Given the oft-cited statistic that 66.7% of the American public is overweight or obese, you are interested in comparing college students BMI level to the general population.
Assuming that the general population has a BMI of (μ) = 27.5 using α level of .05, you hypothesize that college students will have a lower BMI than the general population.
State the null and alternative hypothesis and the critical value. Conduct a single-sample t-test based on the following data. Provide an approximate p-value and your conclusion.
Also, what would be the critical value if this was a two-tailed test and what would be your conclusion regarding reject/fail to reject the null hypothesis?
Given this, provide a 95% confidence interval (for the single sample t-test we’ll do the CI around the sample mean, though you can also do it around the difference between the sample mean and population mean).
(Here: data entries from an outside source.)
This design comes from an exercise in tuning for small area, a short achievable clock period and few clock cycles per item on the open sky130 flow, not from production work.
Function was checked by simulation only, so behaviour that the tests miss may differ from the original.
Power figures rest on the tool's default switching activity, not on a simulated workload.

==> module rv_exec_core, before the edit <==
module rv_exec_core #(
    parameter int NUM_REGS = 32
) (
    input  logic        clk,
    input  logic        rst_n,
    input  logic [31:0] instr,
    input  logic        instr_req,
    input  logic        result_ack,
    output logic        instr_ack,
    output logic        result_req,
    output logic [4:0]  result_rd,
    output logic [31:0] result_data,
    output logic        result_illegal
);
    localparam logic [6:0] OPC_OP_IMM = 7'b0010011;
    localparam logic [6:0] OPC_OP     = 7'b0110011;
    localparam logic [6:0] OPC_LUI    = 7'b0110111;
    function automatic logic [31:1] onehot(input logic [4:0] r);
        for (int i = 1; i < 32; i++)
            onehot[i] = (r == 5'(i));
    endfunction
    function automatic logic [31:0] rev32(input logic [31:0] x);
        for (int i = 0; i < 32; i++)
            rev32[i] = x[31 - i];
    endfunction
    logic [31:7] ir;
    logic [2:0]  ir_cls;        
    logic        ir_valid;
    logic        ir_ph;         
    logic [31:1] rsel;          
    logic        fwd_out;       
    logic [31:0] op1;
    logic [31:0] op2;
    logic        fwd1;          
    logic        ex_valid;
    logic [4:0]  ex_rd;
    logic        ex_we;
    logic        ex_ill;
    logic        ex_sra;
    logic        s_add, s_sub, s_cmp, s_xor, s_or, s_and, s_srl, s_sll;
    logic        out_pend;      
    logic        out_we;        
    logic        rf_clr;        
    logic [31:0] regs [1:31];
    logic ir_free, accept, p0, p1, ex_go, have;
    assign ir_free = !ir_valid || ir_ph;
    assign accept  = ir_free && instr_req && !instr_ack;
    assign p0      = ir_valid && !ir_ph && (!ex_valid || ex_go);
    assign p1      = ir_valid && ir_ph;
    assign ex_go   = ex_valid && !result_req && !out_pend;
    assign have    = ex_go || out_pend;
    always_ff @(posedge clk) begin
        if (!rst_n) begin
            instr_ack  <= 1'b0;
            ir_valid   <= 1'b0;
            ex_valid   <= 1'b0;
            result_req <= 1'b0;
            out_pend   <= 1'b0;
            out_we     <= 1'b0;
        end else begin
            if (accept)
                instr_ack <= 1'b1;
            else if (!instr_req)
                instr_ack <= 1'b0;
            if (ir_free)
                ir_valid <= accept;
            if (p1)
                ex_valid <= 1'b1;
            else if (ex_go)
                ex_valid <= 1'b0;
            if (result_req)
                result_req <= !result_ack;
            else
                result_req <= have && !result_ack;
            out_pend <= have && result_ack;
            if (ex_go)
                out_we <= ex_we;
        end
    end
    always_ff @(posedge clk) begin
        if (ir_free) begin
            ir     <= instr[31:7];
            ir_cls <= {instr[6:0] == OPC_OP, instr[6:0] == OPC_OP_IMM, instr[6:0] == OPC_LUI};
            ir_ph <= 1'b0;
        end else if (p0) begin
            ir_ph <= 1'b1;
        end
        if (ir_free || p0)
            rsel <= fwd_nx ? 31'd0 : onehot(raddr_nx);
    end
    logic [31:0] rf_q;
    logic [31:0] rdata;
    logic [31:1] wsel;
    logic [31:0] wdata;
    always_comb begin
        rf_q = 32'd0;
        for (int i = 1; i < 32; i++)
            rf_q = rf_q | (regs[i] & {32{rsel[i]}});
    end
    assign rdata = rf_q | (result_data & {32{fwd_out}});
    assign wsel  = out_we ? onehot(result_rd) : 31'd0;
    assign wdata = result_data & {32{!rf_clr}};
    always_ff @(posedge clk) begin
        rf_clr <= !rst_n;
        for (int i = 1; i < 32; i++)
            if (wsel[i] || rf_clr)
                regs[i] <= wdata;
    end
    logic [4:0] raddr_nx;
    logic       fwd_nx;
    logic [4:0] out_rd_nx;
    logic       out_we_nx;
    assign raddr_nx  = ir_free ? instr[19:15] : p0 ? ir[24:20] : ir[19:15];
    assign out_rd_nx = ex_go ? ex_rd : result_rd;
    assign out_we_nx = rst_n && (ex_go ? ex_we : out_we);
    assign fwd_nx    = out_we_nx && (out_rd_nx == raddr_nx);
    always_ff @(posedge clk)
        fwd_out <= fwd_nx;
    logic [2:0]  f3;
    logic [6:0]  f7;
    logic        is_op, is_opimm, is_lui;
    logic        f7_base, f7_alt;
    logic        legal;
    logic        alu_i;         
    logic        alt;
    logic        is_sub, is_slt, is_sltu;
    logic [31:0] imm;
    logic [31:0] src1;
    logic [31:0] src2;
    assign f3       = ir[14:12];
    assign f7       = ir[31:25];
    assign {is_op, is_opimm, is_lui} = ir_cls;
    assign f7_base  = (f7 == 7'b0000000);
    assign f7_alt   = (f7 == 7'b0100000);
    always_comb begin
        legal = 1'b0;
        if (is_lui)
            legal = 1'b1;
        else if (is_opimm)
            legal = (f3 == 3'b001) ? f7_base :
                    (f3 == 3'b101) ? (f7_base || f7_alt) : 1'b1;
        else if (is_op)
            legal = f7_base || (f7_alt && (f3 == 3'b000 || f3 == 3'b101));
    end
    assign alu_i = legal && !is_lui;
    assign alt  = f7_alt && (is_op || f3 == 3'b101);
    assign is_sub  = alu_i && f3 == 3'b000 && is_op && alt;
    assign is_slt  = alu_i && f3 == 3'b010;
    assign is_sltu = alu_i && f3 == 3'b011;
    assign imm  = is_lui ? {ir[31:12], 12'd0} : {{20{ir[31]}}, ir[31:20]};
    assign src1 = fwd1 ? result_data : op1;
    assign src2 = is_op ? rdata : imm;
    always_ff @(posedge clk) begin
        if (p0) begin
            op1  <= rdata;
            fwd1 <= ex_valid && ex_we && (ex_rd == ir[19:15]);
        end else if (p1) begin
            if (!alu_i)
                op1 <= 32'd0;
            else if (f3 == 3'b001)
                op1 <= rev32(src1);
            else if (is_sub || is_sltu)
                op1 <= ~src1;
            else if (is_slt)
                op1 <= {src1[31], ~src1[30:0]};
            else
                op1 <= src1;
        end
    end
    always_ff @(posedge clk) begin
        if (p1) begin
            op2    <= {src2[31] ^ is_slt, src2[30:0]};
            ex_rd  <= legal ? ir[11:7] : 5'd0;
            ex_we  <= legal && (ir[11:7] != 5'd0);
            ex_ill <= !legal;
            ex_sra <= alu_i && f3 == 3'b101 && alt;
            s_add  <= is_lui || (alu_i && f3 == 3'b000 && !is_sub);
            s_sub  <= is_sub;
            s_cmp  <= is_slt || is_sltu;
            s_xor  <= alu_i && f3 == 3'b100;
            s_or   <= alu_i && f3 == 3'b110;
            s_and  <= alu_i && f3 == 3'b111;
            s_srl  <= alu_i && f3 == 3'b101;
            s_sll  <= alu_i && f3 == 3'b001;
        end
    end
    logic [32:0] sum;
    logic [31:0] sr;
    logic [31:0] sl;
    logic [31:0] alu;
    assign sum  = {1'b0, op1} + {1'b0, op2};
    assign sr   = 32'($signed({ex_sra & op1[31], op1}) >>> op2[4:0]);
    assign sl   = rev32(sr);
    assign alu = ({32{s_add}} & sum[31:0])
               | ({32{s_sub}} & ~sum[31:0])
               | ({32{s_xor}} & (op1 ^ op2))
               | ({32{s_or}}  & (op1 | op2))
               | ({32{s_and}} & (op1 & op2))
               | ({32{s_srl}} & sr)
               | ({32{s_sll}} & sl)
               | {31'd0, s_cmp & sum[32]};
    always_ff @(posedge clk) begin
        if (ex_go) begin
            result_data    <= alu;
            result_rd      <= ex_rd;
            result_illegal <= ex_ill;
        end
    end
endmodule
Further, what shape does the distribution of scores take? What is your conclusion?
BMI
24.00
28.00
22.00
28.00
24.00
21.00
23.00
32.00
25.00
23.00
22.00
21.00
30.00
21.00
22.00
2 answers
t = (sample mean - population mean)/(standard deviation divided by the square root of the sample size)
Ho: µ = 27.5 -->null hypothesis
Ha: µ < 27.5 -->alternative hypothesis
Use a t-table at 0.05 level of significance for a one-tailed test (alternative hypothesis shows a specific direction) at 14 degrees of freedom (df = n - 1 = 15 - 1 = 14).
Once you have the critical value from the table, compare the test statistic to the critical value after you finish the calculations from the formula. If the test statistic exceeds the critical value from the table, reject the null. If the test statistic does not exceed the critical value from the table, do not reject the null. Do the same for a two-tailed test. Remember to check the t-table for two-tailed to obtain the correct critical values (there will be a plus and minus value since this will be two-tailed). To find the p-value, use the table again. The p-value is the actual level of the test statistic.
To find the 95% confidence interval around the sample mean, use the critical values from the two-tailed test in the appropriate confidence interval formula. Draw your conclusions from the results you find.
I hope these few hints will help get you started.